*** Given data Section Begins ***

This design comes from an exercise in tuning for small area, a short achievable clock period and few clock cycles per item on the open sky130 flow, not from production work. Only simulation tests tie the RTL to the original design; equivalence was not proved.

## main
## pv_perturb_observe_mppt
module pv_perturb_observe_mppt (
	input  logic        clk,
	input  logic        arst_n,
	input  logic        sample_valid,
	output logic        sample_ready,
	input  logic [1:0]  sample_action,
	input  logic [14:0] sample_pv_voltage,
	input  logic [14:0] sample_pv_current,
	input  logic [14:0] sample_charge_current,
	input  logic        sample_pause,
	output logic        result_valid,
	input  logic        result_ready,
	output logic [14:0] result_voltage_ref,
	output logic        result_evaluated,
	output logic        result_forced_pulldown,
	input  logic        cfg_valid,
	output logic        cfg_ready,
	input  logic [2:0]  cfg_index,
	input  logic [15:0] cfg_data
);
clock: 11.5 ns
lec_check: 0
cap_margin: 20
core_margin: 2
core_utilization: 40
cts_buf_list: sky130_fd_sc_hd__clkbuf_16
cts_cluster_diameter: 80
cts_cluster_size: 25
slew_margin: 20
standard.sh (not shown) runs the stock make flow with config.mk's settings and CLKGATE_MAP_FILE= SYNTH_SCRIPT=/design/flow/synth_recipe.tcl, a recipe that flattens the netlist after the stock synthesis.
==> flow/flow/run.sh <==
#!/bin/bash
# Standard ORFS layout (the standard.sh), with extra make settings read from
# flow/knobs.txt: the timing repair aims for extra setup slack and the port buffers use a
# plain buffer cell. The clock period and all constraints stay the design's.
set -euo pipefail
mapfile -t KNOBS < <(grep -v '^#' flow/knobs.txt | grep .)
bash standard.sh "${KNOBS[@]}" finish > flow_standard.log 2>&1
==> flow/flow/knobs.txt <==
SETUP_SLACK_MARGIN=7.5
BUFFER_PORTS_ARGS=-buffer_cell sky130_fd_sc_hd__buf_2
Testbench counts of main, summed over its fixed seeds: cycles 12,115, items 12,083.
Setup changes, main to the feature branch
- CTS_CLUSTER_DIAMETER now 100, was 80
- CTS_CLUSTER_SIZE now 30, was 25
- CTS_BUF_LIST now sky130_fd_sc_hd__clkbuf_8 sky130_fd_sc_hd__clkbuf_16, was sky130_fd_sc_hd__clkbuf_16
--- a/flow/flow/knobs.txt
+++ b/flow/flow/knobs.txt
@@ -1 +1 @@
-SETUP_SLACK_MARGIN=7.5
+SETUP_SLACK_MARGIN=7.7
==> comparison <==
From main to the feature branch the numbers moved as follows: via count increased about 1.2%; number of placed instances, taps included level; post-layout instance area went up 380 um^2; clock-buffer cell count moved down.
The worst setup slack of the feature branch exceeds that of main by 0.11 ns.
Routed wire length: the feature branch vs main up 0.36%
Summary of the feature branch over main: number of standard cells in the final layout excluding fillers increased by 1.1% relative to the old numbers, final critical path time including I/O delays and setup dropped 0.11 ns.


## run 1
pv_perturb_observe_mppt again, from the RTL that the note above started with.
clock: 11.5 ns
lec_check: 0
cap_margin: 20
core_margin: 2
core_utilization: 40
cts_buf_list: sky130_fd_sc_hd__clkbuf_8 sky130_fd_sc_hd__clkbuf_16
cts_cluster_diameter: 100
cts_cluster_size: 30
slew_margin: 20
==> flow/flow/knobs.txt <==
SETUP_SLACK_MARGIN=7.5
BUFFER_PORTS_ARGS=-buffer_cell sky130_fd_sc_hd__buf_2
Scripts as last shown in full above: flow/flow/run.sh
Testbench counts of run 1, summed over its fixed seeds: cycles 12,115, items 12,083.
#### Input delta (run 2 over run 1)
Settings: a deleted CTS_CLUSTER_SIZE that had been 30; a deleted CTS_BUF_LIST that had been sky130_fd_sc_hd__clkbuf_8 sky130_fd_sc_hd__clkbuf_16; a deleted CTS_CLUSTER_DIAMETER that had been 100.
==> flow/flow/knobs.txt <==
SETUP_SLACK_MARGIN=7
BUFFER_PORTS_ARGS=-buffer_cell sky130_fd_sc_hd__buf_2
[summary]
Run 2 against run 1: sequential cell count has remained practically unchanged.
On clock latency on the worst-skew pair: run 2 sits above run 1.
Compared with run 1, run 2 degrades final instance area.
The routed wire length on met2 in run 2 was lower than what run 1 gave.
From run 1 to run 2 the numbers moved as follows: clock skew climbed 0.026 ns.
### run 2 -> run 3
Settings: CORE_UTILIZATION now 55, was 40.
==> flow/flow/knobs.txt <==
SETUP_SLACK_MARGIN=7.5
BUFFER_PORTS_ARGS=-buffer_cell sky130_fd_sc_hd__buf_2
- Run 3 ended up with a higher met1 track demand over resource than run 2 did.
- Looking at fraction of final layout cells sized beyond drive strength 1, run 3 sits above run 2.
- Compared with run 2, in run 3 count of hold-fix buffers inserted at cts now sits at about the same level; shortest period the worst path allows now sits lower; max-slew violation total from the final report now sits at about the same level; area growth from synthesis to layout now sits lower.


== the reference run ==
pv_perturb_observe_mppt again, from the RTL that the note above started with.
==> flow/config.mk <==
export PLATFORM = sky130hd
export DESIGN_NAME = pv_perturb_observe_mppt
export DESIGN_NICKNAME = pv_perturb_observe_mppt
export VERILOG_FILES = /design/flow/design.v
export SDC_FILE = /design/flow/constraint.sdc
export NUM_CORES = 4
export LEC_CHECK = 0
export CAP_MARGIN = 20
export CORE_MARGIN = 2
export CORE_UTILIZATION = 40
export SLEW_MARGIN = 20
==> flow/constraint.sdc <==
create_clock -name core_clock -period 11.5 [get_ports {clk}]
set_input_delay 2.3000 -clock core_clock [delete_from_list [all_inputs] [get_ports {clk}]]
set_output_delay 2.3000 -clock core_clock [all_outputs]
set_load 0.01 [all_outputs]
==> flow/flow/knobs.txt <==
SETUP_SLACK_MARGIN=7.5
BUFFER_PORTS_ARGS=-buffer_cell sky130_fd_sc_hd__buf_2
Scripts as last shown in full above: flow/flow/run.sh
Testbench counts of the reference run, summed over its fixed seeds: cycles 12,115, items 12,083.
Setup changes, the reference run to the trial run
Settings: CTS_BUF_LIST now sky130_fd_sc_hd__clkbuf_8 sky130_fd_sc_hd__clkbuf_16, previously not set; CTS_CLUSTER_DIAMETER now 100, previously not set; CTS_CLUSTER_SIZE now 30, previously not set.
==> flow/flow/knobs.txt <==
SETUP_SLACK_MARGIN=7.5
BUFFER_PORTS_ARGS=-buffer_cell sky130_fd_sc_hd__buf_1
The trial run vs. the reference run: largest incremental delay on the critical path went up; non-clock buffer count went up; overall routed net length went down; hold slack went up. Re share of the cycle needed by the critical path after routing: the reference run and the trial run aren't equal, and the higher value belongs to the trial run. Going from the reference run to the trial run, the count of cells resized by post-cts repair was found to have gone down by 3. Between the reference run and the trial run, via density per instance decreased. Largest clock skew in the final design delta (the trial run − the reference run): favourable. Cell area reported after detailed placement (the trial run vs. the reference run) decreases slightly. The trial run vs. the reference run: count of vias placed by the detailed router went down by 236. Lower met2 track demand over resource in global routing goes to the trial run over the reference run. The trial run went all the way through synthesis, placement and routing and the layout is clean on timing, DRC and antenna.

## static timing again, ports no longer ideal
In the flow no input, the clock included, has a driving cell. The finished layouts below were timed again as built, in two steps.
Step 1: set_driving_cell puts a clkbuf_16 on clk and a buf_2 on each other input, an assumption about the parent block.
Step 2 also shifts input and output timing later by t, the mid clock arrival at the registers, as if the neighbouring blocks saw the same clock.
Slacks: ideal ports / drivers / drivers and shift; pairs: ideal ports / drivers.
run | t, ns | setup WS [ns] | worst hold slack (ns) | worst data-port slew with drivers (ns) | cell pins on the clock port's net
main | 0.656 | 7.580 / 7.580 / 7.294 | 0.450 / 0.450 / 0.450 | 0.04 | 1
the feature branch | 0.638 | 7.694 / 7.694 / 7.439 | 0.428 / 0.428 / 0.428 | 0.04 | 1
run 1 | 0.625 | 7.608 / 7.608 / 7.298 | 0.453 / 0.453 / 0.453 | 0.04 | 1
run 2 | 0.658 | 7.192 / 7.192 / 7.192 | 0.439 / 0.439 / 0.439 | 0.04 | 1
run 3 | 0.626 | 7.556 / 7.556 / 7.295 | 0.444 / 0.444 / 0.444 | 0.04 | 1
the reference run | 0.663 | 7.616 / 7.616 / 7.280 | 0.439 / 0.439 / 0.439 | 0.04 | 1
the trial run | 0.644 | 7.560 / 7.560 / 7.330 | 0.446 / 0.446 / 0.446 | 0.05 | 1
After both steps every run listed still meets setup and hold. For the reference run, which loses most, drivers alone change the setup slack by 0.000 ns; drivers and shift together by -0.336 ns.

*** Given data Section Ends ***

About this exercise → What you give back must be the stretch above, starting at the line with "Step 1: set_driving_cell" and ending at the line with "run | t, ns", copied exactly.

Reply to the exercise →
Step 1: set_driving_cell puts a clkbuf_16 on clk and a buf_2 on each other input, an assumption about the parent block.
Step 2 also shifts input and output timing later by t, the mid clock arrival at the registers, as if the neighbouring blocks saw the same clock.
Slacks: ideal ports / drivers / drivers and shift; pairs: ideal ports / drivers.
run | t, ns | setup WS [ns] | worst hold slack (ns) | worst data-port slew with drivers (ns) | cell pins on the clock port's net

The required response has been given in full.